Byakhee is fine. He’s got a combination of the apocalyptic Mi-Go and Byakhee backgrounds and Visitor From the Spheres danger from above / comic ignorant cityfolk below look. Strong, seventh, and cheapest byakhee.


Dimensional Worm is an almost. It’s got that high cost shub independently cool insane beast feel. It’s just not Displaced Cthonian, another top five. Or other super great shub monster either. Why not? He’s in the same street as Displaced Cthonian, causing similar but more gelatinous explosive hell. He’s too computerized. The Dimensional effect is great, though electronic. But the perfectly rendered brick buildings and fire escape are…well, cop out would be too mean.

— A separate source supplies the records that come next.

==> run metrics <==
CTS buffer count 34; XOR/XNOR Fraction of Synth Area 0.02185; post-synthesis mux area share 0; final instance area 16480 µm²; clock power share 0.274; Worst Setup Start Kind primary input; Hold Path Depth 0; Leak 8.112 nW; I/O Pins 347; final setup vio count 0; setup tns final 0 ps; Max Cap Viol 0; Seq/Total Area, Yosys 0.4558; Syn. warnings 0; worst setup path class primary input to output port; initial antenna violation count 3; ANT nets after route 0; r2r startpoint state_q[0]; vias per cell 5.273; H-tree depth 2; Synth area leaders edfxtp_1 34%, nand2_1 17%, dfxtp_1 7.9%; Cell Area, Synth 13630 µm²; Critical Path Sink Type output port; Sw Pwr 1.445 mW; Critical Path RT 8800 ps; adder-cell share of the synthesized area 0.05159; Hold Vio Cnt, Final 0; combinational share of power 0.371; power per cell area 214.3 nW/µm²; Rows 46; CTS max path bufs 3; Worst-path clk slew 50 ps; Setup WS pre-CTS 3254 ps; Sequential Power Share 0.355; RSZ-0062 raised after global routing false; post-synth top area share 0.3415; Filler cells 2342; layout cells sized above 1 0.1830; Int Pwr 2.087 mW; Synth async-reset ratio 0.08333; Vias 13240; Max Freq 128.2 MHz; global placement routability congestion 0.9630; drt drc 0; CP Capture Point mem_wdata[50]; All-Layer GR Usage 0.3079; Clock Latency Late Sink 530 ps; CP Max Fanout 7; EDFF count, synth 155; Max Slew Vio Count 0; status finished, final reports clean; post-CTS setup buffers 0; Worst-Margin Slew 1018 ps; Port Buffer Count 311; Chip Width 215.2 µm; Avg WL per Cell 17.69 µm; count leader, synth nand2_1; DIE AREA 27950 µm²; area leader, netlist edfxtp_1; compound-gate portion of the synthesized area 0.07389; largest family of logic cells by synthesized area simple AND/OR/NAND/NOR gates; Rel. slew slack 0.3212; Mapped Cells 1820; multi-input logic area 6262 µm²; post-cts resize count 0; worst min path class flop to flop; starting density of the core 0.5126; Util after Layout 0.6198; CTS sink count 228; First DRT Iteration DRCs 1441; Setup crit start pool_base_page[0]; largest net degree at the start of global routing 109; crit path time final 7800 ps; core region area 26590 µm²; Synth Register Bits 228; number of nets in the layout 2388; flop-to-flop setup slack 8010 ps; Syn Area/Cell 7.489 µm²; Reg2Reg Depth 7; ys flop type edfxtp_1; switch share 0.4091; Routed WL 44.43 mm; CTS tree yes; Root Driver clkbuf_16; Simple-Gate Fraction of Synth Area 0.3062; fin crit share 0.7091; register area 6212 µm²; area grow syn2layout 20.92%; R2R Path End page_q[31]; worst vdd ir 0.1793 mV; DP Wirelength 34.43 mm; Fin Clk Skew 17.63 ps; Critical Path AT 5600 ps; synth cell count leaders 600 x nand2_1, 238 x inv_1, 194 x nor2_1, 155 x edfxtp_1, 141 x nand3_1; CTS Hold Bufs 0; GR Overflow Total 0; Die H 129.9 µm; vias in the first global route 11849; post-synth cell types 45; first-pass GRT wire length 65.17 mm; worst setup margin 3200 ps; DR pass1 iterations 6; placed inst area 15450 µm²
`src/design/msd_pkg.sv`:
```
`timescale 1ns / 1ps
// ----------------------------------------------------------------------------
// msd_pkg
// Shared widths, parser state codes and the result record of the deframer.
// ----------------------------------------------------------------------------
package msd_pkg;

	localparam int BYTE_W = 8;
	localparam int LEN_W  = 22;

	localparam logic [BYTE_W-1:0] HDR_CONT_BIT = 8'h80;
	localparam logic [BYTE_W-1:0] HDR_DEFL_BIT = 8'h40;
	localparam logic [BYTE_W-1:0] HDR_LOW7     = 8'h7f;
	localparam logic [BYTE_W-1:0] HDR_LOW6     = 8'h3f;

	typedef enum logic [3:0] {
		PH_HDR1 = 4'b0001,
		PH_HDR2 = 4'b0010,
		PH_HDR3 = 4'b0100,
		PH_BODY = 4'b1000
	} phase_t;

	typedef struct packed {
		logic [BYTE_W-1:0] payload_byte;
		logic              last_of_message;
		logic              empty_message;
		logic              huffman_coded;
		logic              deflate_coded;
		logic [LEN_W-1:0]  message_length;
	} result_t;

endpackage

```
`src/design/message_stream_deframer_core.sv`:
```
`timescale 1ns / 1ps
// ----------------------------------------------------------------------------
// message_stream_deframer_core
// Splits a byte stream into messages with 1 to 3 byte headers and forwards
// each payload byte with its coding flags, or one marker for an empty message.
//
//   channel  direction  handshake            payload
//   rx       in         rx_valid/rx_stall    rx_byte
//   res      out        res_valid/res_stall  payload_byte, last_of_message,
//                                            empty_message, huffman_coded,
//                                            deflate_coded, message_length
//
// one byte per cycle sustained while no result is held back by res_stall;
// a result passes the input register, then the result register
// header bytes that give no result pass the input register without waiting
// reset clears the parser to expect a first header byte, flags huffman
// res_stall backs up through the input register to rx_stall in the same cycle
// ----------------------------------------------------------------------------
module message_stream_deframer_core (
	input  logic                       clk,
	input  logic                       arst_n,
	input  logic                       rx_valid,
	output logic                       rx_stall,
	input  logic [msd_pkg::BYTE_W-1:0] rx_byte,
	output logic                       res_valid,
	input  logic                       res_stall,
	output logic [msd_pkg::BYTE_W-1:0] payload_byte,
	output logic                       last_of_message,
	output logic                       empty_message,
	output logic                       huffman_coded,
	output logic                       deflate_coded,
	output logic [msd_pkg::LEN_W-1:0]  message_length
);
	import msd_pkg::*;

	logic              valid_s1;
	logic [BYTE_W-1:0] byte_s1;
	logic              has_res;
	logic              out_free;
	logic              adv;
	result_t           res_c;
	result_t           res_o;

	assign adv      = valid_s1 && (!has_res || out_free);
	assign rx_stall = valid_s1 && !adv;

	always_ff @(posedge clk or negedge arst_n) begin
		if (!arst_n) begin
			valid_s1 <= 1'b0;
		end else if (!rx_stall) begin
			valid_s1 <= rx_valid;
		end
	end

	always_ff @(posedge clk) begin
		if (rx_valid && !rx_stall) begin
			byte_s1 <= rx_byte;
		end
	end

	msd_parser u_parser (
		.clk     (clk),
		.arst_n  (arst_n),
		.rx_byte (byte_s1),
		.fire    (adv),
		.has_res (has_res),
		.res     (res_c)
	);

	msd_out_reg u_out (
		.clk     (clk),
		.arst_n  (arst_n),
		.load    (adv && has_res),
		.res_in  (res_c),
		.stall   (res_stall),
		.valid   (res_valid),
		.free    (out_free),
		.res_out (res_o)
	);

	assign payload_byte    = res_o.payload_byte;
	assign last_of_message = res_o.last_of_message;
	assign empty_message   = res_o.empty_message;
	assign huffman_coded   = res_o.huffman_coded;
	assign deflate_coded   = res_o.deflate_coded;
	assign message_length  = res_o.message_length;

	a_stall_needs_item: assert property (@(posedge clk) disable iff (!arst_n)
		rx_stall |-> valid_s1 && has_res && res_valid && res_stall)
		else $error("input stalled without a blocked result");

	a_take_fills: assert property (@(posedge clk) disable iff (!arst_n)
		adv && has_res |=> res_valid)
		else $error("result lost");

	a_flags_exclusive: assert property (@(posedge clk) disable iff (!arst_n)
		res_valid |-> huffman_coded != deflate_coded)
		else $error("coding flags inconsistent");

endmodule

```
`src/design/msd_parser.sv`:
```
`timescale 1ns / 1ps
// ----------------------------------------------------------------------------
// msd_parser
// Header decode and payload countdown; builds the result for one stream byte
// and updates the message state when that byte moves on.
// ----------------------------------------------------------------------------
module msd_parser (
	input  logic                      clk,
	input  logic                      arst_n,
	input  logic [msd_pkg::BYTE_W-1:0] rx_byte,
	input  logic                      fire,
	output logic                      has_res,
	output msd_pkg::result_t          res
);
	import msd_pkg::*;

	phase_t             phase_q, phase_d;
	logic [LEN_W-1:0]   length_q, length_d;
	logic [LEN_W-1:0]   left_q, left_d;
	logic               defl_q, defl_d;
	logic               huff_q, huff_d;
	logic               hdr_done;
	logic               body_last;

	assign body_last = (left_q <= LEN_W'(1));

	always_comb begin
		phase_d  = phase_q;
		length_d = length_q;
		left_d   = left_q;
		defl_d   = defl_q;
		huff_d   = huff_q;
		hdr_done = 1'b0;
		case (phase_q)
			PH_HDR1: begin
				length_d = LEN_W'(rx_byte & HDR_LOW7);
				defl_d   = 1'b0;
				huff_d   = 1'b1;
				if ((rx_byte & HDR_CONT_BIT) != '0) begin
					phase_d = PH_HDR2;
				end else begin
					hdr_done = 1'b1;
				end
			end
			PH_HDR2: begin
				if ((rx_byte & HDR_CONT_BIT) != '0) begin
					defl_d   = 1'b1;
					huff_d   = 1'b0;
					length_d = length_q | (LEN_W'(rx_byte & HDR_LOW7) << 7);
					phase_d  = PH_HDR3;
				end else begin
					if ((rx_byte & HDR_DEFL_BIT) != '0) begin
						defl_d = 1'b1;
						huff_d = 1'b0;
					end
					length_d = length_q | (LEN_W'(rx_byte & HDR_LOW6) << 7);
					hdr_done = 1'b1;
				end
			end
			PH_HDR3: begin
				length_d = length_q | (LEN_W'(rx_byte) << 14);
				hdr_done = 1'b1;
			end
			PH_BODY: begin
				if (body_last) begin
					left_d  = '0;
					phase_d = PH_HDR1;
				end else begin
					left_d = left_q - LEN_W'(1);
				end
			end
			default: begin
				phase_d = PH_HDR1;
			end
		endcase
		if (hdr_done) begin
			if (length_d == '0) begin
				left_d  = '0;
				phase_d = PH_HDR1;
			end else begin
				left_d  = length_d;
				phase_d = PH_BODY;
			end
		end
	end

	always_comb begin
		has_res             = 1'b0;
		res.payload_byte    = '0;
		res.last_of_message = 1'b1;
		res.empty_message   = 1'b1;
		res.huffman_coded   = huff_d;
		res.deflate_coded   = defl_d;
		res.message_length  = length_d;
		if (phase_q == PH_BODY) begin
			has_res             = 1'b1;
			res.payload_byte    = rx_byte;
			res.last_of_message = body_last;
			res.empty_message   = 1'b0;
		end else if (hdr_done && length_d == '0) begin
			has_res = 1'b1;
		end
	end

	always_ff @(posedge clk or negedge arst_n) begin
		if (!arst_n) begin
			phase_q  <= PH_HDR1;
			length_q <= '0;
			left_q   <= '0;
			defl_q   <= 1'b0;
			huff_q   <= 1'b1;
		end else if (fire) begin
			phase_q  <= phase_d;
			length_q <= length_d;
			left_q   <= left_d;
			defl_q   <= defl_d;
			huff_q   <= huff_d;
		end
	end

	a_body_nonzero: assert property (@(posedge clk) disable iff (!arst_n)
		phase_q == PH_BODY |-> left_q != '0)
		else $error("payload phase with nothing left");

	a_left_bound: assert property (@(posedge clk) disable iff (!arst_n)
		phase_q == PH_BODY |-> left_q <= length_q)
		else $error("countdown above message length");

	a_empty_restart: assert property (@(posedge clk) disable iff (!arst_n)
		fire && has_res && res.empty_message |=> phase_q == PH_HDR1)
		else $error("empty message did not restart header");

endmodule

```
`src/design/msd_out_reg.sv`:
```
`timescale 1ns / 1ps
// ----------------------------------------------------------------------------
// msd_out_reg
// Result register: holds one result until the downstream side takes it.
// ----------------------------------------------------------------------------
module msd_out_reg (
	input  logic             clk,
	input  logic             arst_n,
	input  logic             load,
	input  msd_pkg::result_t res_in,
	input  logic             stall,
	output logic             valid,
	output logic             free,
	output msd_pkg::result_t res_out
);
	import msd_pkg::*;

	logic    valid_q;
	result_t res_q;

	assign free    = !valid_q || !stall;
	assign valid   = valid_q;
	assign res_out = res_q;

	always_ff @(posedge clk or negedge arst_n) begin
		if (!arst_n) begin
			valid_q <= 1'b0;
		end else if (load) begin
			valid_q <= 1'b1;
		end else if (!stall) begin
			valid_q <= 1'b0;
		end
	end

	always_ff @(posedge clk) begin
		if (load) begin
			res_q <= res_in;
		end
	end

	a_no_overwrite: assert property (@(posedge clk) disable iff (!arst_n)
		valid_q && stall |-> !load)
		else $error("held item overwritten");

	a_empty_is_last: assert property (@(posedge clk) disable iff (!arst_n)
		valid_q && res_q.empty_message |-> res_q.last_of_message && res_q.payload_byte == '0)
		else $error("empty marker malformed");

	a_empty_no_len: assert property (@(posedge clk) disable iff (!arst_n)
		valid_q && res_q.empty_message |-> res_q.message_length == '0)
		else $error("empty marker with length");

endmodule
```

Also, I’d like to take this opportunity to say that the cards have a pixilation, a tiny cylindrical with dot formation, that is still adequate. Side note, the way the cards are inserted is interesting. Probably same as always, but I noticed. The card types are in alphabetical order – char, cons, event, and supp, by faction / number. Characters alternate in quantity: 3 1 3 1 3 1 3 1 3 3. Next is the one conspiracy. Then the events 1 3 3 1. Support 1 1 3 3 1. I’m sure it’s more complex and I’m not being clear. Review to be continued.

Nice Review ! Please forge ahead.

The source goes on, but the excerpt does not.